Late career Clint Eastwood, and here I refer to his directorial career, means inconsistency, much like mid-career Clint Eastwood. Sometimes you have to pinch yourself and be reminded that the director of Unforgiven also gave you True Crime (that un-parodied the “traffic was a bitch” climax of The Player’s film within a film seven years earlier), much as Clint fans of the ‘80s needed to be convinced that Firefox and The Eiger Sanction were ejaculated from the same father. Well, maybe the latter two aren’t so hard to believe.
Now 84, the former Dirty Harry is still without a signature style or discerning eye for screenplays. Jersey Boys certainly has the feel of late Clint – it’s placid stuff, carefully paced, and mannered. The old man likes his storytelling spruce and functional, but feelings about this tend to mirror those directed at his on screen counterpart. We preferred him when he had a little vitality…and peepers good enough to spot bad makeup.
What’s odd about Jersey Boys is that it’s neither fish nor fowl. Adapted from a Broadway show, it’s theatrical in part – characters breaking the forth wall as they would if addressing a theatre audience, moments of heightened acting, curious earnestness – but Clint also wants to make a no nonsense biopic of Frankie Valli and The Four Seasons, so we get moments of incongruous (or perhaps congruous) movie drama; a kind of low calorie Goodfellas. Who wants to see Scorsese with all the good stuff taken out? Theatre people, that’s who. So why, you ask, don’t they take their seats and leave us out of it?

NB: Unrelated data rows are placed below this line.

===== config.mk =====
export PLATFORM = sky130hd
export DESIGN_NAME = spi_master_seq
export DESIGN_NICKNAME = d
export VERILOG_FILES = /design/src/rtl/spi_master_seq.sv
export SDC_FILE = /design/constraint.sdc
export NUM_CORES = 1
export LEC_CHECK = 0
export BUFFER_PORTS_ARGS = -buffer_cell sky130_fd_sc_hd__buf_4
export CORE_ASPECT_RATIO = 0.8
export CORE_MARGIN = 1.5
export CORE_UTILIZATION = 40
export CTS_CLUSTER_DIAMETER = 50
export DETAILED_ROUTE_END_ITERATION = 6
export PLACE_DENSITY = 0.62
export SETUP_SLACK_MARGIN = 0.5
export SYNTH_ARGS = -nofsm -noshare
export SYNTH_HDL_FRONTEND = slang
export SYNTH_SLANG_ARGS = --single-unit

===== constraint.sdc =====
create_clock -name clock_i -period 2.5 [get_ports clock_i]
set_input_delay 0.5 -clock clock_i [delete_from_list [all_inputs] [get_ports clock_i]]
set_output_delay 0.5 -clock clock_i [all_outputs]
set_load 0.03 [all_outputs]
File: src/rtl/jof32_exe_pkg.sv
// jof32_exe_pkg: shared operand-B selects, skid states and default widths for the JOF32 execute stage
package jof32_exe_pkg;
  localparam int DATA_W_DEF = 32;
  localparam int REG_AW_DEF = 5;
  localparam logic [2:0] ALU_SEL_REG   = 3'd0;
  localparam logic [2:0] ALU_SEL_IMM   = 3'd1;
  localparam logic [2:0] ALU_SEL_SHAMT = 3'd2;
  localparam logic [2:0] ALU_SEL_ZERO  = 3'd3;
  typedef enum logic [1:0] {EMPTY, ONE, FULL} skid_state_t;
endpackage
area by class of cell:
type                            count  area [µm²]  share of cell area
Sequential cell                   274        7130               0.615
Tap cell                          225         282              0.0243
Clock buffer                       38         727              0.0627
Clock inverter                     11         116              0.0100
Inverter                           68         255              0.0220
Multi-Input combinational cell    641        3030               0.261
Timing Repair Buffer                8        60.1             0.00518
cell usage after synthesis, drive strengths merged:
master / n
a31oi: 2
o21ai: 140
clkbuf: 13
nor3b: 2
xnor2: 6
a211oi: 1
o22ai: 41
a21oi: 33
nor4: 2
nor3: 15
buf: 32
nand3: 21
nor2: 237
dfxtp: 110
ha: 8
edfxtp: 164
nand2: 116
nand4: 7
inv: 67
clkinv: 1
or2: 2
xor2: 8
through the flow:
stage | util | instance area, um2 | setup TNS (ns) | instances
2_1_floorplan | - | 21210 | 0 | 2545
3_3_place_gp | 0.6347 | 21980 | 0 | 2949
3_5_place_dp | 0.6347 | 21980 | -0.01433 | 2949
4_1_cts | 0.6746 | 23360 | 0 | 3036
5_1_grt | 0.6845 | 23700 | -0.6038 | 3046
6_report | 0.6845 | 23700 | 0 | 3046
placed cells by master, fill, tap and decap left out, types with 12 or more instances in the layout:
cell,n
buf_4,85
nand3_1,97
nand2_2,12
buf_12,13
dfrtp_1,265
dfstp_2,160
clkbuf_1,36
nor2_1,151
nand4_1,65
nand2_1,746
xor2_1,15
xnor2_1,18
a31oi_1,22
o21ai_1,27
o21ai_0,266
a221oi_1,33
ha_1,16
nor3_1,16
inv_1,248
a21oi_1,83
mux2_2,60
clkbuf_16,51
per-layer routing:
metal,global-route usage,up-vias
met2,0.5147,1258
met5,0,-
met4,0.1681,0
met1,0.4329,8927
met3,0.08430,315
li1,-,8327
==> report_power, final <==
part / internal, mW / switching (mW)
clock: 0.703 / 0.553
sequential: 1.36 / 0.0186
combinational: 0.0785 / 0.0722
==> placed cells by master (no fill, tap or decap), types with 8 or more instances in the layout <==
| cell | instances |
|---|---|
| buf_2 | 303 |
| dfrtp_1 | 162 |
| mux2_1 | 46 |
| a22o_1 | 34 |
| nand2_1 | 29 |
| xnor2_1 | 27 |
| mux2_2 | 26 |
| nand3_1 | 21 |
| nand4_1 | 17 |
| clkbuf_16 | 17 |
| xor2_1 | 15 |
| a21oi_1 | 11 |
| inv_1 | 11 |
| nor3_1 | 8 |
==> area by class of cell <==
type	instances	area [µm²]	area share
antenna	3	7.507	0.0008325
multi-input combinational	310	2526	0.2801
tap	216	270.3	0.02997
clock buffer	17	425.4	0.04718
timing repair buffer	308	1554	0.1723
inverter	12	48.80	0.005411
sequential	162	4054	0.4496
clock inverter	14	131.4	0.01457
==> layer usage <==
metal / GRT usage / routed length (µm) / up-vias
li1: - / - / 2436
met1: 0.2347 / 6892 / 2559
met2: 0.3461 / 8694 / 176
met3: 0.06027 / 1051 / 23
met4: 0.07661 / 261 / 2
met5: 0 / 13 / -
## config.mk

```make
export PLATFORM = sky130hd
export DESIGN_NAME = key_matrix_scanner
export DESIGN_NICKNAME = d
export VERILOG_FILES = /design/src/rtl/key_matrix_scanner.sv
export SDC_FILE = /design/constraint.sdc
export NUM_CORES = 1
export LEC_CHECK = 0
export BUFFER_PORTS_ARGS = -buffer_cell sky130_fd_sc_hd__buf_2
export CORE_MARGIN = 8
export CORE_UTILIZATION = 42
export CTS_BUF_LIST = sky130_fd_sc_hd__clkbuf_4 sky130_fd_sc_hd__clkbuf_8
export DETAILED_ROUTE_END_ITERATION = 12
export SYNTH_ARGS = -nofsm -noshare
export SYNTH_HDL_FRONTEND = slang
export SYNTH_SLANG_ARGS = --single-unit
```

## constraint.sdc

```tcl
create_clock -name i_clk -period 3.8 [get_ports i_clk]
set_input_delay 0.38 -clock i_clk [delete_from_list [all_inputs] [get_ports i_clk]]
set_output_delay 0.38 -clock i_clk [all_outputs]
set_load 0.02 [all_outputs]
```
**src/rtl/crtc_timing.sv**
```systemverilog
// Character-mode CRT timing generator.
// Produces the character load strobe, display enable, raw syncs, raster
// address, video RAM address and cursor flag from the dot clock. It also
// holds a bus-writable cursor address with a blink phase.
//
// Bus strobes: W_CADDR / R_CADDR are asynchronous levels. Each one passes
// through a 2-flop shift register. An action fires once, on the cycle the
// register reads 01, which is two clocks after the rising edge. A strobe
// held high does not fire again. A write and a read that fire in the same
// cycle return the value from before the write.
module crtc_timing #(
  parameter int H_TOTAL      = 100,
  parameter int H_DISP       = 80,
  parameter int H_SYNC_START = 82,
  parameter int H_SYNC_WIDTH = 12,
  parameter int V_TOTAL      = 525,
  parameter int V_DISP       = 480,
  parameter int V_SYNC_START = 490,
  parameter int V_SYNC_WIDTH = 2,
  parameter int CHAR_H       = 16
) (
  input  logic        DOTCLOCK,
  input  logic        nRESET,
  input  logic        sec_pulse,
  input  logic        W_CADDR,
  input  logic        R_CADDR,
  input  logic [15:0] DBI,
  output logic [15:0] DBO,
  output logic        ph2,
  output logic        DE,
  output logic        HS,
  output logic        VS,
  output logic [4:0]  RA,
  output logic [13:0] MA,
  output logic        cursor
);

  localparam int HW = $clog2(H_TOTAL);
  localparam int VW = $clog2(V_TOTAL);

  // Timing counters: dot within character, character, scanline, raster row
  // line and the RAM address of column 0 of the current row.
  logic [2:0]    dot;
  logic [HW-1:0] h;
  logic [VW-1:0] v;
  logic [4:0]    ra;
  logic [13:0]   row_base;

  // Cursor and bus state.
  logic [13:0] cur_addr;
  logic        cur_en;
  logic        blink;
  logic [1:0]  w_sync;
  logic [1:0]  r_sync;
  logic        w_fire;
  logic        r_fire;
  logic        dbi_unused;

  // Values one and two characters ahead of the current one.
  logic          h_last, v_last, ra_last;
  logic [HW-1:0] h_p1, h_p2;
  logic          wrap2;
  logic [VW-1:0] v_p1;
  logic [4:0]    ra_p1;
  logic [13:0]   base_p1;

  // Load target (next character): used on the edge entering dot 7.
  logic [VW-1:0] t1_v;
  logic [4:0]    t1_ra;
  logic [13:0]   t1_addr;
  logic          t1_de;

  // Character after the load target: MA for it is presented during the
  // next character window, so the RAM sees it a full window early.
  logic [13:0] t2_addr;
  logic        t2_disp;

  logic hs_next, vs_next;

  assign w_fire     = (w_sync == 2'b01);
  assign r_fire     = (r_sync == 2'b01);
  assign dbi_unused = DBI[14];

  // Lookahead arithmetic; row base advances by H_DISP instead of multiplying.
  always_comb begin
    h_last  = (h == HW'(H_TOTAL - 1));
    v_last  = (v == VW'(V_TOTAL - 1));
    ra_last = (ra == 5'(CHAR_H - 1));

    h_p1  = h_last ? '0 : h + 1'b1;
    h_p2  = (h_p1 == HW'(H_TOTAL - 1)) ? '0 : h_p1 + 1'b1;
    wrap2 = h_last || (h_p1 == HW'(H_TOTAL - 1));

    v_p1    = v_last ? '0 : v + 1'b1;
    ra_p1   = (v_last || ra_last) ? 5'd0 : ra + 5'd1;
    base_p1 = v_last ? 14'd0 : (ra_last ? row_base + 14'(H_DISP) : row_base);

    t1_v    = h_last ? v_p1 : v;
    t1_ra   = h_last ? ra_p1 : ra;
    t1_addr = (h_last ? base_p1 : row_base) + 14'(h_p1);
    t1_de   = (int'(h_p1) < H_DISP) && (int'(t1_v) < V_DISP);

    t2_addr = (wrap2 ? base_p1 : row_base) + 14'(h_p2);
    t2_disp = (int'(h_p2) < H_DISP);

    hs_next = (int'(h_p1) >= H_SYNC_START) &&
              (int'(h_p1) < H_SYNC_START + H_SYNC_WIDTH);
    vs_next = (int'(v_p1) >= V_SYNC_START) &&
              (int'(v_p1) < V_SYNC_START + V_SYNC_WIDTH);
  end

  // Dot, character, scanline, raster and row-base counters.
  always_ff @(posedge DOTCLOCK or negedge nRESET) begin
    if (!nRESET) begin
      dot      <= 3'd0;
      h        <= '0;
      v        <= '0;
      ra       <= 5'd0;
      row_base <= 14'd0;
    end else begin
      dot <= dot + 3'd1;
      if (dot == 3'd7) begin
        h <= h_p1;
        if (h_last) begin
          v        <= v_p1;
          ra       <= ra_p1;
          row_base <= base_p1;
        end
      end
    end
  end

  // Load strobe plus DE/RA/cursor for the load target, set entering dot 7.
  always_ff @(posedge DOTCLOCK or negedge nRESET) begin
    if (!nRESET) begin
      ph2    <= 1'b0;
      DE     <= 1'b0;
      RA     <= 5'd0;
      cursor <= 1'b0;
    end else begin
      ph2 <= (dot == 3'd6);
      if (dot == 3'd6) begin
        DE     <= t1_de;
        RA     <= t1_ra;
        cursor <= t1_de && cur_en && blink && (t1_addr == cur_addr);
      end
    end
  end

  // Syncs change on character boundaries; MA is updated for displayed cells only.
  always_ff @(posedge DOTCLOCK or negedge nRESET) begin
    if (!nRESET) begin
      HS <= 1'b0;
      VS <= 1'b0;
      MA <= 14'd0;
    end else if (dot == 3'd7) begin
      HS <= hs_next;
      if (h_last) VS <= vs_next;
      if (t2_disp) MA <= t2_addr;
    end
  end

  // Bus strobe detection, cursor register, readback and blink phase.
  always_ff @(posedge DOTCLOCK or negedge nRESET) begin
    if (!nRESET) begin
      w_sync   <= 2'b00;
      r_sync   <= 2'b00;
      cur_addr <= 14'd0;
      cur_en   <= 1'b1;
      blink    <= 1'b1;
      DBO      <= 16'd0;
    end else begin
      w_sync <= {w_sync[0], W_CADDR};
      r_sync <= {r_sync[0], R_CADDR};
      if (r_fire) DBO <= {cur_en, 1'b0, cur_addr};
      if (w_fire) begin
        cur_addr <= DBI[13:0];
        cur_en   <= DBI[15];
      end
      if (sec_pulse) blink <= ~blink;
    end
  end

endmodule

```
<file path="src/rtl/stage_wb_if.sv">
// Writeback-stage bus between the MEM stage / data memory (master) and stage_wb (slave).
// Carries the captured instruction fields, the memory read return and the decode-stage write port.
interface stage_wb_if;
   logic        Valid_in_WB;
   logic        RegWrite_in_WB;
   logic        MemtoReg_in_WB;
   logic [1:0]  size_in_WB;
   logic [31:0] ALUResult_in_WB;
   logic [4:0]  WriteRegister_in_WB;
   logic [31:0] ReadData_in_WB;
   logic        MemReady_in;
   logic        RegWrite_out;
   logic [4:0]  WriteRegister_out;
   logic [31:0] WriteData_out;
   logic        Stall_out;
   logic [31:0] RetireCount_out;

   modport master (
      output Valid_in_WB, RegWrite_in_WB, MemtoReg_in_WB, size_in_WB,
             ALUResult_in_WB, WriteRegister_in_WB, ReadData_in_WB, MemReady_in,
      input  RegWrite_out, WriteRegister_out, WriteData_out, Stall_out, RetireCount_out
   );

   modport slave (
      input  Valid_in_WB, RegWrite_in_WB, MemtoReg_in_WB, size_in_WB,
             ALUResult_in_WB, WriteRegister_in_WB, ReadData_in_WB, MemReady_in,
      output RegWrite_out, WriteRegister_out, WriteData_out, Stall_out, RetireCount_out
   );
endinterface

</file>
<file path="src/rtl/stage_wb.sv">
// Writeback stage: captures MEM results, waits for load data, aligns/sign-extends and writes the register file.
// Optional retire counter enabled by defining STAGE_WB_RETIRE_COUNT_EN.
module stage_wb (
   input logic       Clk_in,
   input logic       Reset,
   stage_wb_if.slave wb
);

   typedef enum logic [1:0] {
      IDLE     = 2'd0,
      WAIT_MEM = 2'd1,
      WRITE    = 2'd2
   } state_t;

   state_t      state_r;
   logic        reg_write_r;
   logic        mem_to_reg_r;
   logic [1:0]  size_r;
   logic [31:0] alu_result_r;
   logic [4:0]  write_register_r;
   logic [31:0] load_data_r;
   logic [31:0] aligned_load_s;

   // Big-endian lane selection: the lowest address holds the most significant bits.
   function automatic logic [31:0] align_load(input logic [31:0] word,
                                              input logic [1:0]  size,
                                              input logic [1:0]  addr);
      logic [31:0] result;
      result = word;
      case (size)
         2'b01: begin
            if (addr[1] == 1'b0) result = {{16{word[31]}}, word[31:16]};
            else                 result = {{16{word[15]}}, word[15:0]};
         end
         2'b10: begin
            case (addr)
               2'b00:   result = {{24{word[31]}}, word[31:24]};
               2'b01:   result = {{24{word[23]}}, word[23:16]};
               2'b10:   result = {{24{word[15]}}, word[15:8]};
               2'b11:   result = {{24{word[7]}},  word[7:0]};
               default: result = word;
            endcase
         end
         default: result = word;
      endcase
      return result;
   endfunction

   // Stage FSM together with the stage register and load buffer.
   always_ff @(posedge Clk_in) begin
      if (Reset) begin
         state_r          <= IDLE;
         reg_write_r      <= 1'b0;
         mem_to_reg_r     <= 1'b0;
         size_r           <= 2'b00;
         alu_result_r     <= 32'd0;
         write_register_r <= 5'd0;
         load_data_r      <= 32'd0;
      end else begin
         case (state_r)
            IDLE, WRITE: begin
               if (wb.Valid_in_WB) begin
                  reg_write_r      <= wb.RegWrite_in_WB;
                  mem_to_reg_r     <= wb.MemtoReg_in_WB;
                  size_r           <= wb.size_in_WB;
                  alu_result_r     <= wb.ALUResult_in_WB;
                  write_register_r <= wb.WriteRegister_in_WB;
                  state_r          <= wb.MemtoReg_in_WB ? WAIT_MEM : WRITE;
               end else begin
                  state_r <= IDLE;
               end
            end
            WAIT_MEM: begin
               if (wb.MemReady_in) begin
                  load_data_r <= wb.ReadData_in_WB;
                  state_r     <= WRITE;
               end else begin
                  state_r <= WAIT_MEM;
               end
            end
            default: state_r <= IDLE;
         endcase
      end
   end

   assign aligned_load_s       = align_load(load_data_r, size_r, alu_result_r[1:0]);
   assign wb.Stall_out         = (state_r == WAIT_MEM);
   assign wb.RegWrite_out      = (state_r == WRITE) && reg_write_r && (write_register_r != 5'd0);
   assign wb.WriteRegister_out = write_register_r;
   assign wb.WriteData_out     = mem_to_reg_r ? aligned_load_s : alu_result_r;

`ifdef STAGE_WB_RETIRE_COUNT_EN
   logic [31:0] retire_count_r;

   // Every cycle spent in WRITE retires exactly one instruction, including writes to r0.
   always_ff @(posedge Clk_in) begin
      if (Reset) begin
         retire_count_r <= 32'd0;
      end else if (state_r == WRITE) begin
         retire_count_r <= retire_count_r + 32'd1;
      end else begin
         retire_count_r <= retire_count_r;
      end
   end

   assign wb.RetireCount_out = retire_count_r;
`else
   assign wb.RetireCount_out = 32'd0;
`endif

endmodule

</file>
<file path="src/flat_wrapper.sv">
// flat-port wrapper written by rule: the top's interface ports become plain ports
module stage_wb_flat 
  (Clk_in, Reset, wb_Valid_in_WB, wb_RegWrite_in_WB, wb_MemtoReg_in_WB, wb_size_in_WB, wb_ALUResult_in_WB, wb_WriteRegister_in_WB, wb_ReadData_in_WB, wb_MemReady_in, wb_RegWrite_out, wb_WriteRegister_out, wb_WriteData_out, wb_Stall_out, wb_RetireCount_out);
  stage_wb_if wb_i ();
  input logic Clk_in;
  input logic Reset;
  input wire logic [$bits(wb_i.Valid_in_WB)-1:0] wb_Valid_in_WB;
  input wire logic [$bits(wb_i.RegWrite_in_WB)-1:0] wb_RegWrite_in_WB;
  input wire logic [$bits(wb_i.MemtoReg_in_WB)-1:0] wb_MemtoReg_in_WB;
  input wire logic [$bits(wb_i.size_in_WB)-1:0] wb_size_in_WB;
  input wire logic [$bits(wb_i.ALUResult_in_WB)-1:0] wb_ALUResult_in_WB;
  input wire logic [$bits(wb_i.WriteRegister_in_WB)-1:0] wb_WriteRegister_in_WB;
  input wire logic [$bits(wb_i.ReadData_in_WB)-1:0] wb_ReadData_in_WB;
  input wire logic [$bits(wb_i.MemReady_in)-1:0] wb_MemReady_in;
  output wire logic [$bits(wb_i.RegWrite_out)-1:0] wb_RegWrite_out;
  output wire logic [$bits(wb_i.WriteRegister_out)-1:0] wb_WriteRegister_out;
  output wire logic [$bits(wb_i.WriteData_out)-1:0] wb_WriteData_out;
  output wire logic [$bits(wb_i.Stall_out)-1:0] wb_Stall_out;
  output wire logic [$bits(wb_i.RetireCount_out)-1:0] wb_RetireCount_out;
  assign wb_i.Valid_in_WB = wb_Valid_in_WB;
  assign wb_i.RegWrite_in_WB = wb_RegWrite_in_WB;
  assign wb_i.MemtoReg_in_WB = wb_MemtoReg_in_WB;
  assign wb_i.size_in_WB = wb_size_in_WB;
  assign wb_i.ALUResult_in_WB = wb_ALUResult_in_WB;
  assign wb_i.WriteRegister_in_WB = wb_WriteRegister_in_WB;
  assign wb_i.ReadData_in_WB = wb_ReadData_in_WB;
  assign wb_i.MemReady_in = wb_MemReady_in;
  assign wb_RegWrite_out = wb_i.RegWrite_out;
  assign wb_WriteRegister_out = wb_i.WriteRegister_out;
  assign wb_WriteData_out = wb_i.WriteData_out;
  assign wb_Stall_out = wb_i.Stall_out;
  assign wb_RetireCount_out = wb_i.RetireCount_out;
  stage_wb u_core (.Clk_in(Clk_in), .Reset(Reset), .wb(wb_i));
endmodule
</file>
<file path="config.mk">
export PLATFORM = sky130hd
export DESIGN_NAME = stage_wb_flat
export DESIGN_NICKNAME = d
export VERILOG_FILES = /design/src/rtl/stage_wb_if.sv /design/src/rtl/stage_wb.sv /design/src/flat_wrapper.sv
export SDC_FILE = /design/constraint.sdc
export NUM_CORES = 1
export LEC_CHECK = 0
export CAP_MARGIN = 25
export CORE_ASPECT_RATIO = 2
export CORE_MARGIN = 4
export CORE_UTILIZATION = 42
export CTS_BUF_LIST = sky130_fd_sc_hd__clkbuf_4
export CTS_CLUSTER_SIZE = 16
export DETAILED_ROUTE_END_ITERATION = 6
export MAX_ROUTING_LAYER = met4
export PLACE_DENSITY = 0.89
export SYNTH_ARGS = -nofsm -noshare
export SYNTH_HDL_FRONTEND = slang
export SYNTH_SLANG_ARGS = --single-unit
</file>
<file path="constraint.sdc">
create_clock -name Clk_in -period 1.6 [get_ports Clk_in]
set_input_delay 0.32 -clock Clk_in [delete_from_list [all_inputs] [get_ports Clk_in]]
set_output_delay 0.32 -clock Clk_in [all_outputs]
set_load 0.005 [all_outputs]
</file>
==> results.md <==
| Quantity | Reported | Unit |
|:---|:---|:---|
| CTS clock-pin slew for the worst setup and hold paths | 0.11 | ns |
| Synth Area per Inst | 7.448 | µm² |
| Share of cells above drive strength 1 | 25.37 | % |
| DPL Wire Length | 9.527 | mm |
| Number of vias in the routed layout | 4303 | - |
| Number of max-cap violations | 0 | - |
| Kind of capture point of the worst setup path | output port | - |
| Largest net degree at the start of global routing | 76 | - |
| Post-route DRC | 0 | - |
| Register area share after synthesis | 37.89 | % |
| Period Utilization, post-route | 140.4 | % |
| Setup-violating endpoint count in the final report | 32 | - |
| Top achievable clock speed | 445.3 | MHz |
| Worst VDD drop | 0.5619 | mV |
| Failing checks | setup timing | - |
| Power density over the cells | 718.1 | nW/µm² |
| Total area of sequential cells | 1526 | µm² |
| Worst Setup Path Type | register to output port | - |
| Logic gate share of total power | 29.1 | % |
| Via count of the first global-routing pass | 4259 | - |
| Routed WL per cell | 17.89 | µm |
| Number of top-level pins | 148 | - |
| Data arrival time of the critical path | 1.93 | ns |
| RePlAce Congestion | 0.8710 | - |
| Final hold violation count | 0 | - |
| Net switching component of the power | 1287 | µW |
| Critical Path Stages | 6 | - |
| Worst setup margin | -0.6457 | ns |
| Internal portion of total power | 2911 | µW |
| # rows | 49 | - |
| Synth warnings | 0 | - |
| Net switching share of the total power | 30.66 | % |
| Gate Count Post-Synth | 532 | - |
| Final Non-Filler Cells | 785 | - |
| Number of antenna violations at the first check in global routing | 1 | - |
| DRT Pass-1 Iters | 5 | - |
| Clock Skew | 0.009964 | ns |
| Total routed wirelength | 14.05 | mm |
| Full die area | 11150 | µm² |
| Count of cells along the worst hold path | 3 | - |
| Highest-delay cell along the critical path | sky130_fd_sc_hd__dfxtp_4 | - |
| Sequential share of power | 48.2 | % |
| Maximum buffer depth of the clock tree | 2 | - |
| P&R area growth vs syn | 47.52 | % |
| Hold Worst Slack | 0.3469 | ns |
| Yosys reg bits | 75 | - |
| Clock share of power | 22.7 | % |
| Global-route usage over all layers | 24.53 | % |
| Worst path top cell family by delay | flip-flops | - |
| Final worst path period need | 2.246 | ns |
| Crit path launch type | register | - |
| Via-to-Cell Ratio | 5.482 | - |
| Run status | finished with violations | - |
| Max Fanout on Critical Path | 6 | - |
| Total overflow reported by the global router | 0 | - |
| Number of DRC markers in iteration 0 | 383 | - |
| Total CTS buffers | 9 | - |
| Worst Reg2Reg Path Length in Cells | 5 | - |
| Port-buffer cells | 115 | - |
| Initial Util | 43.38 | % |
| Class of the tightest hold or removal check | primary input to register | - |
| Overall die width | 76.68 | µm |
| Hold buffers post-CTS | 0 | - |
| Filler instances | 730 | - |
| Critical path buffer and inverter count | 2 | - |
| Core Util, Final | 63.99 | % |
| Total number of nets in the final design | 757 | - |
| Leakage power of the design | 0.002355 | µW |
| Total area of multi-input combinational cells | 2364 | µm² |
| Die Ht | 145.4 | µm |
| Pwr Total | 4198 | µW |
| Remaining antenna violation count | 0 | - |
| Core box area | 9135 | µm² |
| Root buffer cell | sky130_fd_sc_hd__clkbuf_4 | - |
| Crit-path cells | ha_4 -> nor2_4 -> buf_6 -> mux2i_2 -> o221ai_1 -> buf_2 | - |
| Required time worst endpoint | 1.28 | ns |
| Clock tree from TritonCTS | built | - |
| Setup repair after global routing missed its margin | yes | - |
| Sink count of the clock tree | 75 | - |
| Global-route wire length before repair | 20.96 | mm |
| Max-slew violation count | 0 | - |
| Critical path's largest stage delay | 0.37 | ns |
| Distinct cell type count of the synthesized netlist | 38 | - |
| Setup TNS after final layout | -18.49 | ns |
| Mapped Area | 3963 | µm² |
| Skew-Pair Late Insertion Delay | 0.44 | ns |
| H-tree depth reported by CTS | 3 | - |
| Placed Cells incl. Taps | 747 | - |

No one’s going to fault John Lloyd Young as Valli, or any of the other toppings on that famous pizza, but it’s clear that musicals seldom work as satisfying slabs of drama and this sanitised biopic, directed by a man romanticising his own youth, is no exception. When Renée Marino debuts as Mary, Valli’s love interest, all sass and spunk, we’re hopeful that many an electric scene will follow, but she promptly fades from view, only to reappear in a couple of fleeting scenes as the lead singer’s downtrodden, drunk and embittered spouse. Eastwood will grumble that this isn’t the story of Valli’s home life, but it keeps coming back to Scorsese: Casino was first and foremost a tale of mobster gambling but Sharon Stone was permitted to be more than decorative. Perhaps the reason Valli’s domestic strife is sketched so lightly is that the man himself is one of Jersey Boys’ producers, which is a bit like a space shuttle engineer vouchsafing their own safety checks.
Like many of Clint’s movies, Jersey Boys is watchable but instantly forgettable. As with recent efforts like Hereafter and J. Edgar, scenes run on enough to allow time for contemplating the little things. Why didn’t Eastwood wake up Christopher Walken? Why are Young’s sideburns stuck on? Why do Valli’s kids look so much older than you’d expect at this point in the story? Why the hell did Clint hold shots of his cast frozen like idiots, following the tacked-on and wholly unnecessary theatrical finale? With luck someone will ask him before it’s bye bye baby.